Indien hat Europäer seit jeher fasziniert – früher hauptsächlich durch seine vielgestaltige Religiosität und fremdartige Kultur, heute fast mehr durch die boomende Software-Industrie. Verständlich wird der indische Subkontinent aber erst vor dem Hintergrund seiner Jahrtausende alten wechselvollen Vergangenheit. Dietmar Rothermund beginnt seine Darstellung der Geschichte Indiens im 6. Jahrhundert, als rivalisierende Regionalreiche das letzte große Gesamtreich des alten Indien ablösten. Er beschreibt die Eroberung dieser Reiche durch islamische Reiterkrieger im Spätmittelalter, die mehr als zwei Jahrhunderte währende glanzvolle Zeit der Mogulkaiser, an die heute noch Bauwerke wie das Taj Mahal erinnern, sowie die Zeit der britischen Kolonialherrschaft. Ein Schwerpunkt liegt auf dem 20. Jahrhundert, in dem das Land in einem langwierigen und dramatischen Freiheitskampf um den Preis der Teilung in die beiden Staaten Indien und Pakistan die Unabhängigkeit errang und schließlich mit mehr als einer Milliarde Einwohnern zur größten Demokratie der Welt wurde.

Über den Autor

Dietmar Rothermund ist emeritierter Professor für die Geschichte Südasiens am Südasien-Institut der Universität Heidelberg und Fellow der Royal Historical Society. Bei C.H.Beck erschienen von ihm u.a. «Mahatma Gandhi» (2.Aufl. 2011), «Indien. Aufstieg einer asiatischen Weltmacht» (2008) sowie das international erfolgreiche Standardwerk «Geschichte Indiens. Von der Induskultur bis heute» (mit Hermann Kulke, 3., aktualisierte Aufl. 2018).

Inhalt

I. Mittelalterliche Reiche und religiöse Bewegungen

1. Feudale Herrschaft im «Kreis der Nachbarn»

2. Das Mächtegleichgewicht der «streitenden Reiche»

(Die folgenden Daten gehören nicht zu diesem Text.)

// MACRegister
module MACRegister(
    input clk,
    input rst,
    input [1:0] opcode,
    input [15:0] a,
    input [15:0] b,
    output [31:0] dataOut
    );
Settings: LEC_CHECK=0, ABC_AREA=1, CAP_MARGIN=0, CELL_PAD_IN_SITES_DETAIL_PLACEMENT=1, CELL_PAD_IN_SITES_GLOBAL_PLACEMENT=1, CORE_ASPECT_RATIO=1.75, CORE_MARGIN=7, CORE_UTILIZATION=54, CTS_CLUSTER_DIAMETER=390, CTS_CLUSTER_SIZE=88, GPL_TIMING_DRIVEN=0, MAX_ROUTING_LAYER=met5, MIN_ROUTING_LAYER=met2, PLACE_DENSITY_LB_ADDON=0.08, SLEW_MARGIN=25, TNS_END_PERCENT=75; clock period 12.4 ns.
run.sh (not shown) runs the stock make flow with config.mk's settings and CLKGATE_MAP_FILE=.
The baseline ran to the end with violations: setup timing.
==> next run, changes <==
- ABC_AREA: 1 -> not set
- CAP_MARGIN: 0 -> 20
- CELL_PAD_IN_SITES_GLOBAL_PLACEMENT: 1 -> 2
- CORE_ASPECT_RATIO: 1.75 -> 0.98
- CORE_MARGIN: 7 -> 6
- GPL_TIMING_DRIVEN: 0 -> not set
- MAX_ROUTING_LAYER: met5 -> met4
- MIN_ROUTING_LAYER: met2 -> not set
- SETUP_SLACK_MARGIN: not set -> 2.54
- clock period: 12.4 -> 21.5 ns (I/O delays scaled with it)
With this change the flow finished with timing, DRC and antenna clean.
Wire length went down by 32%.
Cell area shrinks by 8.6%.
Critical path depth falls by 6.
Core utilization is lower by 1.7 points.
Setup slack improved by 6.8 ns.
Worst hold slack is worse by 0.029 ns.
Via count shrinks by 40%.
Global-route usage is lower by 19 points.
Die area shrinks by 7.1%.
==> next run, changes <==
- ABC_AREA: not set -> 1
- CELL_PAD_IN_SITES_DETAIL_PLACEMENT: 1 -> not set
- CELL_PAD_IN_SITES_GLOBAL_PLACEMENT: 2 -> not set
- CORE_ASPECT_RATIO: 0.98 -> not set
- CORE_MARGIN: 6 -> 2
- CORE_UTILIZATION: 54 -> 40
- CTS_CLUSTER_DIAMETER: 390 -> not set
- CTS_CLUSTER_SIZE: 88 -> not set
- PLACE_DENSITY_LB_ADDON: 0.08 -> not set
- SETUP_SLACK_MARGIN: 2.54 -> not set
- SLEW_MARGIN: 25 -> 20
- TNS_END_PERCENT: 75 -> not set
- clock period: 21.5 -> 29.9 ns (I/O delays scaled with it)
Effect: The changed run went through all stages and came out clean. Design area went up by a few percent. Global-route usage went down by 7.3 points. Utilization went down by 17 points.
==> next run, changes <==
- ABC_AREA: 1 -> not set
- CORE_UTILIZATION: 40 -> 71
- MAX_ROUTING_LAYER: met4 -> not set
- SETUP_SLACK_MARGIN: not set -> 1.0
- clock period: 29.9 -> 17.7 ns (I/O delays scaled with it)
Effect: The new run finished clean; sequential share of layout area fell by 0.11 points; non-clock buffer count went up by 28; cell count shrinks by about a fifth; wire length went up by a little under a tenth; flip-flop count is unchanged; global-route usage rises by 14 points; final area grows slightly; register-to-register slack got worse by 11 ns; die size fell by well over a third; critical path depth fell by 4.
==> next run, changes <==
- CORE_UTILIZATION: 71 -> 69
- clock period: 17.7 -> 11.4 ns (I/O delays scaled with it)
The new run completed and failed the layout checks on setup timing.
Core utilization falls by 0.62 points.
Worst setup slack is worse by 4.9 ns.
Clock skew is about the same.
Worst hold slack barely changes.
Critical path depth went up by 1.
Sequential share of layout area drops by 0.20 points.
Routed wire length goes up by about 5.6%.
Cell count rises by about 3.3%.
Synthesized cell count does not change.
Non-clock buffer count is higher by 33.


== exp/sierra ==
Starting RTL as in the previous note.
// MACRegister
module MACRegister(
    input clk,
    input rst,
    input [1:0] opcode,
    input [15:0] a,
    input [15:0] b,
    output [31:0] dataOut
    );
export LEC_CHECK = 0
export ABC_AREA = 0
export CAP_MARGIN = 35
export CELL_PAD_IN_SITES_GLOBAL_PLACEMENT = 0
export CORE_ASPECT_RATIO = 0.83
export CORE_MARGIN = 2
export CORE_UTILIZATION = 72
export CTS_CLUSTER_DIAMETER = 225
export CTS_CLUSTER_SIZE = 31
export PLACE_DENSITY = 0.41
export SETUP_SLACK_MARGIN = -0.76
export SLEW_MARGIN = 5
export TNS_END_PERCENT = 75
create_clock -name core_clock -period 9.84 [get_ports {clk}]
To summarise exp/sierra: no stage aborted, but the layout did not pass its checks, failing on setup timing.
The inputs of exp/cedar differ from those of exp/sierra as listed below.
==> flow/config.mk <==
export PLATFORM = sky130hd
export DESIGN_NAME = MACRegister
export DESIGN_NICKNAME = MACRegister
export VERILOG_FILES = /design/flow/design.v
export SDC_FILE = /design/flow/constraint.sdc
export NUM_CORES = 4
export LEC_CHECK = 0
export ABC_AREA = 1
export CAP_MARGIN = 15
export CORE_MARGIN = 2
export CORE_UTILIZATION = 72
export CTS_CLUSTER_SIZE = 98
export SETUP_SLACK_MARGIN = 1.0
export SLEW_MARGIN = 20
==> flow/constraint.sdc <==
create_clock -name core_clock -period 11.0 [get_ports {clk}]
set_input_delay 2.2000 -clock core_clock [delete_from_list [all_inputs] [get_ports {clk}]]
set_output_delay 2.2000 -clock core_clock [all_outputs]
set_load 0.01 [all_outputs]
Notes after the runs:
Every stage of exp/cedar finished as expected; the final checks, on the other hand, flagged setup timing, which means the layout fails. exp/cedar — clock-buffer cell count 1 higher, exp/sierra as reference. Area: exp/cedar vs exp/sierra -> exp/cedar larger. Min layout-stage area growth over the synthesis result across exp/cedar and exp/sierra: exp/cedar.
Changes in exp/nickel relative to exp/cedar:
--- a/flow/config.mk
+++ b/flow/config.mk
@@ -8,6 +8,5 @@
 export ABC_AREA = 1
-export CAP_MARGIN = 15
+export CAP_MARGIN = 20
 export CORE_MARGIN = 2
-export CORE_UTILIZATION = 72
-export CTS_CLUSTER_SIZE = 98
+export CORE_UTILIZATION = 65
 export SETUP_SLACK_MARGIN = 1.0
Notes after the runs:
Final checks on exp/nickel, whose flow otherwise completed, came back failing, citing setup timing.
Post-layout net count: exp/nickel < exp/cedar
Compared with exp/cedar, exp/nickel shows time the worst path needs with I/O delays and setup higher by 47 ps.
### exp/nickel -> exp/lagoon
--- a/flow/config.mk
+++ b/flow/config.mk
@@ -7,7 +7,6 @@
 export LEC_CHECK = 0
-export ABC_AREA = 1
 export CAP_MARGIN = 20
 export CORE_MARGIN = 2
-export CORE_UTILIZATION = 65
-export SETUP_SLACK_MARGIN = 1.0
+export CORE_UTILIZATION = 70
+export CTS_CLUSTER_SIZE = 13
 export SLEW_MARGIN = 20
==> flow/constraint.sdc <==
create_clock -name core_clock -period 5.45 [get_ports {clk}]
set_input_delay 1.0900 -clock core_clock [delete_from_list [all_inputs] [get_ports {clk}]]
set_output_delay 1.0900 -clock core_clock [all_outputs]
set_load 0.01 [all_outputs]
## What came out
- Of exp/lagoon and exp/nickel, none finishes clean.
- exp/lagoon: flow complete, layout not clean; failing: setup timing
- Of exp/lagoon and exp/nickel, it is exp/lagoon that has the higher post-CTS setup-driven buffer insertion count.
- Compared with exp/nickel, exp/lagoon shows a higher sum of routed wire length over all layers.
- Cell area after synthesis: exp/lagoon vs exp/nickel down 4.3%
- exp/lagoon vs exp/nickel on non-clock buffer count: exp/lagoon is the higher one.
What exp/amber does differently from exp/lagoon at the input level:
--- a/flow/config.mk
+++ b/flow/config.mk
@@ -9,4 +9,4 @@
 export CORE_MARGIN = 2
-export CORE_UTILIZATION = 70
-export CTS_CLUSTER_SIZE = 13
+export CORE_UTILIZATION = 40
+export SETUP_SLACK_MARGIN = 5.0
 export SLEW_MARGIN = 20
==> flow/constraint.sdc <==
create_clock -name core_clock -period 17.7 [get_ports {clk}]
set_input_delay 3.5400 -clock core_clock [delete_from_list [all_inputs] [get_ports {clk}]]
set_output_delay 3.5400 -clock core_clock [all_outputs]
set_load 0.01 [all_outputs]
Final setup violation count: exp/amber lower than exp/lagoon. exp/amber ran to completion and came out clean on the timing, DRC and antenna checks. From exp/lagoon to exp/amber the numbers moved as follows: clock net sink count shows no meaningful change. exp/amber against exp/lagoon: core utilization of the finished layout went down by 40 points, placed instance count went up by 54. Compared with exp/lagoon, exp/amber shows a data required time at the worst endpoint that is 12320 ps higher.


MACRegister again, from the RTL that the note above started with.
Settings: LEC_CHECK=0, ABC_AREA=0, CAP_MARGIN=30, CELL_PAD_IN_SITES_DETAIL_PLACEMENT=2, CORE_ASPECT_RATIO=0.72, CORE_MARGIN=2, CORE_UTILIZATION=28, CTS_CLUSTER_DIAMETER=257, GPL_ROUTABILITY_DRIVEN=1, GPL_TIMING_DRIVEN=1, HOLD_SLACK_MARGIN=0.05, MAX_ROUTING_LAYER=met4, SETUP_SLACK_MARGIN=-0.27, SLEW_MARGIN=20, TNS_END_PERCENT=15; clock period 20.0 ns.
The starting point went through all stages and came out clean.
==> next run, changes <==
Settings changed: CORE_ASPECT_RATIO 0.72 to default, CORE_UTILIZATION 28 to 63, CTS_CLUSTER_DIAMETER 257 to default, GPL_ROUTABILITY_DRIVEN 1 to 0, GPL_TIMING_DRIVEN 1 to default, HOLD_SLACK_MARGIN 0.05 to default, SETUP_SLACK_MARGIN -0.27 to default, TNS_END_PERCENT 15 to default.
Clock period 20.0 ns to 29.9 ns, I/O delays scaled along.
Result: The changed run stopped in detailed placement (3_5_place_dp). Synthesized cell count is unchanged. Synthesized area is unchanged. Die area is lower by 55%.
==> next run, changes <==
Settings changed: ABC_AREA 0 to default, CAP_MARGIN 30 to 20, CELL_PAD_IN_SITES_DETAIL_PLACEMENT 2 to default, CORE_UTILIZATION 63 to 40, GPL_ROUTABILITY_DRIVEN 0 to default, MAX_ROUTING_LAYER met4 to default, SETUP_SLACK_MARGIN from default to 1.0.
Clock period 29.9 ns to 17.7 ns, I/O delays scaled along.
This time the run passed the timing, DRC and antenna checks.
Area after synthesis is unchanged.
Synthesized cell count is unchanged.
Die area grows by 55%.


Starting RTL as in the previous note.
Settings: LEC_CHECK=0, CAP_MARGIN=40, CORE_MARGIN=2, CORE_UTILIZATION=72, CTS_CLUSTER_DIAMETER=159, SETUP_SLACK_MARGIN=-0.49, SLEW_MARGIN=20; clock period 15.3 ns.
The first run finished but failed the layout checks on negative setup slack.
Next try:
ABC_AREA = 1   (was not set)
CAP_MARGIN = 20   (was 40)
CTS_CLUSTER_DIAMETER = not set   (was 159)
PLACE_DENSITY_LB_ADDON = 0.08   (was not set)
SETUP_SLACK_MARGIN = not set   (was -0.49)
clock period = 14.1 ns   (was 15.3 ns; I/O delays follow)
After rerunning:
- The changed run finished with negative setup slack left
- global-route usage drops by 3.0 points
- cell area climbs by 2.5%
- clock-buffer cell count climbs by 1
- first-iteration DRC count drops by 3.0%
- worst hold slack gets better by 0.051 ns
- wire length climbs by 1.3%
- core utilization drops by 1.9 points
- die area climbs by about 4.3%
Next try:
CAP_MARGIN = 40   (was 20)
CTS_CLUSTER_DIAMETER = 159   (was not set)
CTS_CLUSTER_SIZE = 82   (was not set)
PLACE_DENSITY_LB_ADDON = not set   (was 0.08)
SETUP_SLACK_MARGIN = -0.49   (was not set)
Outcome:
- The new run finished with negative setup slack left
- setup slack improves by 0.20 ns
- flip-flop count is unchanged
- global-route usage fell by 0.19 points
- fmax rose by 1.3%
- area after synthesis stays the same
- cell count fell by 0.74%
- count of clock-buffer cells in the layout stays the same
- final area fell by 1.2%
Next try:
CTS_CLUSTER_SIZE = 81   (was 82)
HOLD_SLACK_MARGIN = -0.08   (was not set)
PLACE_DENSITY_LB_ADDON = 0.18   (was not set)
SETUP_SLACK_MARGIN = 2.8   (was -0.49)
clock period = 10.5 ns   (was 14.1 ns; I/O delays follow)
The changed run reached the layout checks and failed them: negative setup slack.
Critical path depth increases by 4.
Core utilization increases by 3.0 points.
Worst setup slack degrades by 3.1 ns.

3. Der Niedergang des Buddhismus

4. Die Entwicklung des Hinduismus

II. Die Herrschaft der Reiterkrieger

1. Das Delhi-Sultanat: Kavalleriestaat der Sklaven und Usurpatoren

2. Die Sultanate des Hochlands

3. Die Hindu-Reiterkrieger des Südens

III. Das Reich der Großmoguln

1. Akbars Verwaltungsreform und Religionspolitik

2. Jahangir, Shah Jahan und Aurangzeb

3. Der Aufstieg der Marathen

4. Die indischen Mächte im 18. Jahrhundert

IV. Vom Kolonialstaat der Ostindiengesellschaft zum viktorianischen Kaiserreich

1. Der europäische Handel mit indischen Textilien

2. Die Errichtung der britischen Territorialherrschaft in Bengalen

3. Der große Aufstand von 1857

4. Königin Victorias indisches Kaiserreich

5. Die Radikalisierung des indischen Nationalismus

V. Krieg, Krise, Krieg und Freiheitskampf

1. Der Protest gegen das Ermächtigungsgesetz des Richters Rowlatt

2. Die Kampagne der Nichtzusammenarbeit

3. Vom Salzmarsch zur Konferenz am Runden Tisch

4. Die Wirtschaftskrise und der Kongress als Bauernpartei

5. Die «Quit-India»-Kampagne und die August-Revolution

VI. Die Tragödie der Teilung

1. «Pakistan-Resolution» und «Zwei-Nationen»-Theorie

2. Jinnahs Verrat an der muslimischen Diaspora

3. Der Erfolg der Veto-Politik

4. Lord Mountbatten und die «Vivisektion Indiens»

5. Das Kashmirproblem

6. Das Erbe der Teilung

VII. Wachstum und Wandel der Republik Indien

1. Die Veränderungen der politischen Struktur und der Aufstieg der «Mittelklasse»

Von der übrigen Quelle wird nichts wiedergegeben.